1.3 Model definition

modelCode <- nimbleCode({
  ##---- SPATIAL PROCESS 
  ## Prior for AC distribution parameter
  habCoeffSlope ~ dnorm(0, sd = 10)
  
  ## Intensity of the AC distribution point process
  habIntensity[1:numHabWindows] <- exp(habCoeffSlope * habCovs[1:numHabWindows])
  sumHabIntensity <- sum(habIntensity[1:numHabWindows])
  logHabIntensity[1:numHabWindows] <- log(habIntensity[1:numHabWindows])
  logSumHabIntensity <- log(sumHabIntensity)
  
  ## AC distribution
  for(i in 1:M){
    sxy[i, 1:2] ~ dbernppAC(
      lowerCoords = lowerHabCoords[1:numHabWindows, 1:2],
      upperCoords = upperHabCoords[1:numHabWindows, 1:2],
      logIntensities = logHabIntensity[1:numHabWindows],
      logSumIntensity = logSumHabIntensity,
      habitatGrid = habitatGrid[1:numGridRows,1:numGridCols],
      numGridRows =  numGridRows,
      numGridCols = numGridCols
    )
  }
  
  ##---- DEMOGRAPHIC PROCESS
  ## Prior for data augmentation
  psi ~ dunif(0,1)
  
  ## Data augmentation
  for (i in 1:M){
    z[i] ~ dbern(psi)
  }
  
  ##---- DETECTION PROCESS
  ## Priors for detection parameters
  sigma ~ dunif(0, 50)
  detCoeffInt ~ dnorm(0, sd = 10)
  detCoeffSlope ~ dnorm(0, sd = 10)
  
  ## Intensity of the detection point process
  detIntensity[1:numObsWindows] <- exp(detCoeffInt + detCoeffSlope * detCovs[1:numObsWindows]) 
  
  ## Detection process
  for (i in 1:M){
    y[i, 1:numMaxPoints, 1:3] ~ dpoisppDetection_normal(
      lowerCoords = obsLoCoords[1:numObsWindows, 1:2],
      upperCoords = obsUpCoords[1:numObsWindows, 1:2],
      s = sxy[i, 1:2],
      sd = sigma,
      baseIntensities = detIntensity[1:numObsWindows],
      numMaxPoints = numMaxPoints,
      numWindows = numObsWindows,
      indicator = z[i]
    )
  }
  
  ##---- DERIVED QUANTITIES
  ## Number of individuals in the population
  N <- sum(z[1:M])
})

1.4 Set up parameter values

We set parameter values for the simulation as below.

We use the data augmentation approach (Royle and Dorazio 2012) to estimate population size N. Thus, we need to choose a value M for the size of the superpopulation (detected + augmented individuals). Here we set M to be 150. The expected total number of individuals that are truly present in the population is M *psi.

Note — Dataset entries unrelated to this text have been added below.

Background: an optimization exercise with open tools, aiming at small area and a short achievable clock period. Do not read the settings as production practice. The RTL was checked by simulation tests, not by an equivalence proof against the original design. Power and IR drop assume default switching activity.

==> flow/design.v <==
module main(
    input clk,
    input [19:0] data,
    output reg [7:0] result_Ra,
    output reg [7:0] result_Rb,
    output reg [7:0] result_Rc,
    output reg [7:0] result_Rd,
    output reg [15:0] result_bFloat,
    output reg SF,
    output reg ZF
    );
    reg [15:0] result_mul;
    wire [3:0] op = data[19:16];
    wire [7:0] f1 = data[15:8];
    wire [7:0] f2 = data[7:0];
    wire d_a = f1 == 8'h01, d_b = f1 == 8'h02, d_c = f1 == 8'h04, d_d = f1 == 8'h08;
    wire s_ok = f2 == 8'h01 || f2 == 8'h02 || f2 == 8'h04 || f2 == 8'h08;
    wire d_ok = d_a | d_b | d_c | d_d;
    wire same = f1 == f2;
    wire op_save = op == 4'b0001 || op == 4'b0010;
    wire op_sum  = op == 4'b0011 || op == 4'b0100;
    wire op_sub  = op == 4'b0101 || op == 4'b0110;
    wire op_reg  = op == 4'b0010 || op == 4'b0100 || op == 4'b0110;
    wire op_shr  = op == 4'b1011;
    wire op_shl  = op == 4'b1100;
    wire op_mul  = op == 4'b0111 || op == 4'b1000;
    wire op_bf   = op == 4'b1101;
    wire [7:0] opa = ({8{f1[0]}} & result_Ra) | ({8{f1[1]}} & result_Rb) |
                     ({8{f1[2]}} & result_Rc) | ({8{f1[3]}} & result_Rd);
    wire [7:0] srcv = ({8{f2[0]}} & result_Ra) | ({8{f2[1]}} & result_Rb) |
                      ({8{f2[2]}} & result_Rc) | ({8{f2[3]}} & result_Rd);
    wire [7:0] opb = op[0] ? f2 : srcv;
    wire keep = op_reg & (~s_ok | (same & ~(op == 4'b0100 & d_a)));
    wire [7:0] addsub = opa + (opb ^ {8{op_sub}}) + {7'd0, op_sub};
    wire big = f2[7:3] != 5'd0;
    wire [7:0] shr = big ? 8'd0 : (opa >> f2[2:0]);
    wire [7:0] shl = big ? 8'd0 : (opa << f2[2:0]);
    reg [7:0] alu;
    always @* begin
        if (keep) alu = opa;
        else if (op_save) alu = opb;
        else if (op_shr) alu = shr;
        else if (op_shl) alu = shl;
        else alu = addsub;
    end
    wire alu_wr = (op_save | op_sum | op_sub | op_shr | op_shl) & d_ok;
    wire mul_ld = op_mul & d_ok & (~op[3] | (s_ok & ~same));
    wire [15:0] mul_s, mul_c;
    wire [7:0] pp0 = opa & {8{opb[0]}};
    wire [7:0] pp1 = opa & {8{opb[1]}};
    wire [7:0] pp2 = opa & {8{opb[2]}};
    wire [7:0] pp3 = opa & {8{opb[3]}};
    wire [7:0] pp4 = opa & {8{opb[4]}};
    wire [7:0] pp5 = opa & {8{opb[5]}};
    wire [7:0] pp6 = opa & {8{opb[6]}};
    wire [7:0] pp7 = opa & {8{opb[7]}};
    wire mt1 = pp0[6] ^ pp1[5];
    wire mt2 = pp0[6] & pp1[5];
    wire mt3 = pp0[7] ^ pp1[6] ^ pp2[5];
    wire mt4 = (pp0[7] & pp1[6]) | (pp2[5] & (pp0[7] ^ pp1[6]));
    wire mt5 = pp3[4] ^ pp4[3];
    wire mt6 = pp3[4] & pp4[3];
    wire mt7 = pp1[7] ^ pp2[6] ^ pp3[5];
    wire mt8 = (pp1[7] & pp2[6]) | (pp3[5] & (pp1[7] ^ pp2[6]));
    wire mt9 = pp4[4] ^ pp5[3];
    wire mt10 = pp4[4] & pp5[3];
    wire mt11 = pp2[7] ^ pp3[6] ^ pp4[5];
    wire mt12 = (pp2[7] & pp3[6]) | (pp4[5] & (pp2[7] ^ pp3[6]));
    wire mt13 = pp0[4] ^ pp1[3];
    wire mt14 = pp0[4] & pp1[3];
    wire mt15 = pp0[5] ^ pp1[4] ^ pp2[3];
    wire mt16 = (pp0[5] & pp1[4]) | (pp2[3] & (pp0[5] ^ pp1[4]));
    wire mt17 = pp3[2] ^ pp4[1];
    wire mt18 = pp3[2] & pp4[1];
    wire mt19 = pp2[4] ^ pp3[3] ^ pp4[2];
    wire mt20 = (pp2[4] & pp3[3]) | (pp4[2] & (pp2[4] ^ pp3[3]));
    wire mt21 = pp5[1] ^ pp6[0] ^ mt1;
    wire mt22 = (pp5[1] & pp6[0]) | (mt1 & (pp5[1] ^ pp6[0]));
    wire mt23 = pp5[2] ^ pp6[1] ^ pp7[0];
    wire mt24 = (pp5[2] & pp6[1]) | (pp7[0] & (pp5[2] ^ pp6[1]));
    wire mt25 = mt3 ^ mt5 ^ mt2;
    wire mt26 = (mt3 & mt5) | (mt2 & (mt3 ^ mt5));
    wire mt27 = pp6[2] ^ pp7[1] ^ mt7;
    wire mt28 = (pp6[2] & pp7[1]) | (mt7 & (pp6[2] ^ pp7[1]));
    wire mt29 = mt9 ^ mt4 ^ mt6;
    wire mt30 = (mt9 & mt4) | (mt6 & (mt9 ^ mt4));
    wire mt31 = pp5[4] ^ pp6[3] ^ pp7[2];
    wire mt32 = (pp5[4] & pp6[3]) | (pp7[2] & (pp5[4] ^ pp6[3]));
    wire mt33 = mt11 ^ mt8 ^ mt10;
    wire mt34 = (mt11 & mt8) | (mt10 & (mt11 ^ mt8));
    wire mt35 = pp3[7] ^ pp4[6] ^ pp5[5];
    wire mt36 = (pp3[7] & pp4[6]) | (pp5[5] & (pp3[7] ^ pp4[6]));
    wire mt37 = pp6[4] ^ pp7[3] ^ mt12;
    wire mt38 = (pp6[4] & pp7[3]) | (mt12 & (pp6[4] ^ pp7[3]));
    wire mt39 = pp4[7] ^ pp5[6] ^ pp6[5];
    wire mt40 = (pp4[7] & pp5[6]) | (pp6[5] & (pp4[7] ^ pp5[6]));
    wire mt41 = pp0[3] ^ pp1[2];
    wire mt42 = pp0[3] & pp1[2];
    wire mt43 = pp2[2] ^ pp3[1] ^ pp4[0];
    wire mt44 = (pp2[2] & pp3[1]) | (pp4[0] & (pp2[2] ^ pp3[1]));
    wire mt45 = pp5[0] ^ mt15 ^ mt17;
    wire mt46 = (pp5[0] & mt15) | (mt17 & (pp5[0] ^ mt15));
    wire mt47 = mt19 ^ mt21 ^ mt16;
    wire mt48 = (mt19 & mt21) | (mt16 & (mt19 ^ mt21));
    wire mt49 = mt23 ^ mt25 ^ mt20;
    wire mt50 = (mt23 & mt25) | (mt20 & (mt23 ^ mt25));
    wire mt51 = mt27 ^ mt29 ^ mt24;
    wire mt52 = (mt27 & mt29) | (mt24 & (mt27 ^ mt29));
    wire mt53 = mt31 ^ mt33 ^ mt28;
    wire mt54 = (mt31 & mt33) | (mt28 & (mt31 ^ mt33));
    wire mt55 = mt35 ^ mt37 ^ mt32;
    wire mt56 = (mt35 & mt37) | (mt32 & (mt35 ^ mt37));
    wire mt57 = pp7[4] ^ mt39 ^ mt36;
    wire mt58 = (pp7[4] & mt39) | (mt36 & (pp7[4] ^ mt39));
    wire mt59 = pp5[7] ^ pp6[6] ^ pp7[5];
    wire mt60 = (pp5[7] & pp6[6]) | (pp7[5] & (pp5[7] ^ pp6[6]));
    wire mt61 = pp0[2] ^ pp1[1];
    wire mt62 = pp0[2] & pp1[1];
    wire mt63 = pp2[1] ^ pp3[0] ^ mt41;
    wire mt64 = (pp2[1] & pp3[0]) | (mt41 & (pp2[1] ^ pp3[0]));
    wire mt65 = mt13 ^ mt43 ^ mt42;
    wire mt66 = (mt13 & mt43) | (mt42 & (mt13 ^ mt43));
    wire mt67 = mt14 ^ mt45 ^ mt44;
    wire mt68 = (mt14 & mt45) | (mt44 & (mt14 ^ mt45));
    wire mt69 = mt18 ^ mt47 ^ mt46;
    wire mt70 = (mt18 & mt47) | (mt46 & (mt18 ^ mt47));
    wire mt71 = mt22 ^ mt49 ^ mt48;
    wire mt72 = (mt22 & mt49) | (mt48 & (mt22 ^ mt49));
    wire mt73 = mt26 ^ mt51 ^ mt50;
    wire mt74 = (mt26 & mt51) | (mt50 & (mt26 ^ mt51));
    wire mt75 = mt30 ^ mt53 ^ mt52;
    wire mt76 = (mt30 & mt53) | (mt52 & (mt30 ^ mt53));
    wire mt77 = mt34 ^ mt55 ^ mt54;
    wire mt78 = (mt34 & mt55) | (mt54 & (mt34 ^ mt55));
    wire mt79 = mt38 ^ mt57 ^ mt56;
    wire mt80 = (mt38 & mt57) | (mt56 & (mt38 ^ mt57));
    wire mt81 = mt40 ^ mt59 ^ mt58;
    wire mt82 = (mt40 & mt59) | (mt58 & (mt40 ^ mt59));
    wire mt83 = pp6[7] ^ pp7[6] ^ mt60;
    wire mt84 = (pp6[7] & pp7[6]) | (mt60 & (pp6[7] ^ pp7[6]));
    assign mul_s = {1'b0, pp7[7], mt83, mt81, mt79, mt77, mt75, mt73, mt71, mt69, mt67, mt65, mt63, pp2[0], pp0[1], pp0[0]};
    assign mul_c = {1'b0, mt84, mt82, mt80, mt78, mt76, mt74, mt72, mt70, mt68, mt66, mt64, mt62, mt61, pp1[0], 1'b0};
    wire [15:0] prod = mul_s + mul_c;
    wire pzero = mul_ld ? (opa == 8'd0 || opb == 8'd0) : (result_mul == 16'd0);
    wire ltA = f2 < 8'd10;
    wire ltB = f2 < 8'd100;
    reg [10:0] uA;                   
    always @* begin
        case (f2[3:0])
        4'd1: uA = 11'd204;
        4'd2: uA = 11'd409;
        4'd3: uA = 11'd614;
        4'd4: uA = 11'd819;
        4'd5: uA = 11'd1024;
        4'd6: uA = 11'd1228;
        4'd7: uA = 11'd1433;
        4'd8: uA = 11'd1638;
        4'd9: uA = 11'd1843;
        default: uA = 11'd0;
        endcase
    end
    wire [1:0] cB = f2[0] ? ((f2 > 8'd75) ? 2'd2 : (f2 > 8'd25) ? 2'd1 : 2'd0)
                          : ((f2 > 8'd50) ? 2'd2 : 2'd1);
    wire [10:0] uB = {f2[6:0], 4'd0} + {2'd0, f2[6:0], 2'd0} + {5'd0, f2[6:1]} - {9'd0, cB};
    wire t1 = f2 >= 8'd105, t2 = f2 >= 8'd125, t3 = f2 >= 8'd146, t4 = f2 >= 8'd167;
    wire t5 = f2 >= 8'd188, t6 = f2 >= 8'd209, t7 = f2 >= 8'd230, t8 = f2 >= 8'd250;
    wire [3:0] nC = {t8, t4 & ~t8, (t2 & ~t4) | (t6 & ~t8),
                     (t1 & ~t2) | (t3 & ~t4) | (t5 & ~t6) | (t7 & ~t8)};
    wire [10:0] uC = {2'd0, f2, 1'b0} + {7'd0, nC} + 11'd4;
    wire [10:0] u = ltA ? uA : ltB ? uB : uC;
    wire [6:0] bf_hi = u[10:4];      
    wire [1:0] zk = u[10] ? 2'd0 : u[9] ? 2'd1 : u[8] ? 2'd2 : 2'd3;
    wire [6:0] zm = u[10] ? u[9:3] : u[9] ? u[8:2] : u[8] ? u[7:1] : u[6:0];
    wire bs = f1[7];
    wire [7:0] mag = bs ? -f1 : f1;
    reg [2:0] e;
    always @* begin
        casez (mag)
        8'b1???????: e = 3'd7;
        8'b01??????: e = 3'd6;
        8'b001?????: e = 3'd5;
        8'b0001????: e = 3'd4;
        8'b00001???: e = 3'd3;
        8'b000001??: e = 3'd2;
        8'b0000001?: e = 3'd1;
        default:     e = 3'd0;
        endcase
    end
    wire [13:0] y = {mag[6:0], bf_hi};
    wire [13:0] ysh = y >> e;
    wire izero = f1 == 8'd0;
    wire bzero = izero & (f2 == 8'd0);
    wire [6:0] bman = bzero ? 7'd0 : izero ? zm : ysh[6:0];
    wire [7:0] bexp = bzero ? 8'd0 : izero ? (8'd126 - {6'd0, zk}) : (8'd127 + {5'd0, e});
    wire wa = op_mul | (alu_wr & d_a);
    wire wb = op_bf  | (alu_wr & d_b);
    wire wc = op_bf  | (alu_wr & d_c);
    wire wd = op_mul | (alu_wr & d_d);
    wire wf = op_mul | op_bf | alu_wr;
    wire [7:0] na0 = op_mul ? result_mul[7:0]  : alu;
    wire [7:0] nd0 = op_mul ? result_mul[15:8] : alu;
    wire sf0 = op_mul ? result_mul[15] : op_bf ? bs : alu[7];
    wire zf0 = op_mul ? pzero : op_bf ? bzero : (alu == 8'd0);
    always @(posedge clk) begin
        if (mul_ld) result_mul <= prod;
        if (wa) result_Ra <= mul_ld ? prod[7:0] : na0;
        if (wd) result_Rd <= mul_ld ? prod[15:8] : nd0;
        if (wb) result_Rb <= op_bf ? {bs, bman} : alu;
        if (wc) result_Rc <= op_bf ? bexp : alu;
        if (wf) begin
            SF <= mul_ld ? prod[15] : sf0;
            ZF <= zf0;
        end
        if (op_bf) result_bFloat <= {bs, bexp, bman};
    end
endmodule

When simulating individual detections using the Poisson point process function ‘dpoispp_Detection_normal’, all the information is stored in y, a 3D array containing i) the number of detections per individual, ii) the x- and y-coordinates of each detection, and iii) the index of the habitat grid cell for each detection (see ?dpoisppDetection_normal for more details):

Next, we need to provide the maximum number of detections that can be simulated per individual. We set this to be 19 + 1 to account for the fact that the first element of the second dimension of the detection array (y[ ,1,1]) does not contain detection data but the total number of detections for each individual.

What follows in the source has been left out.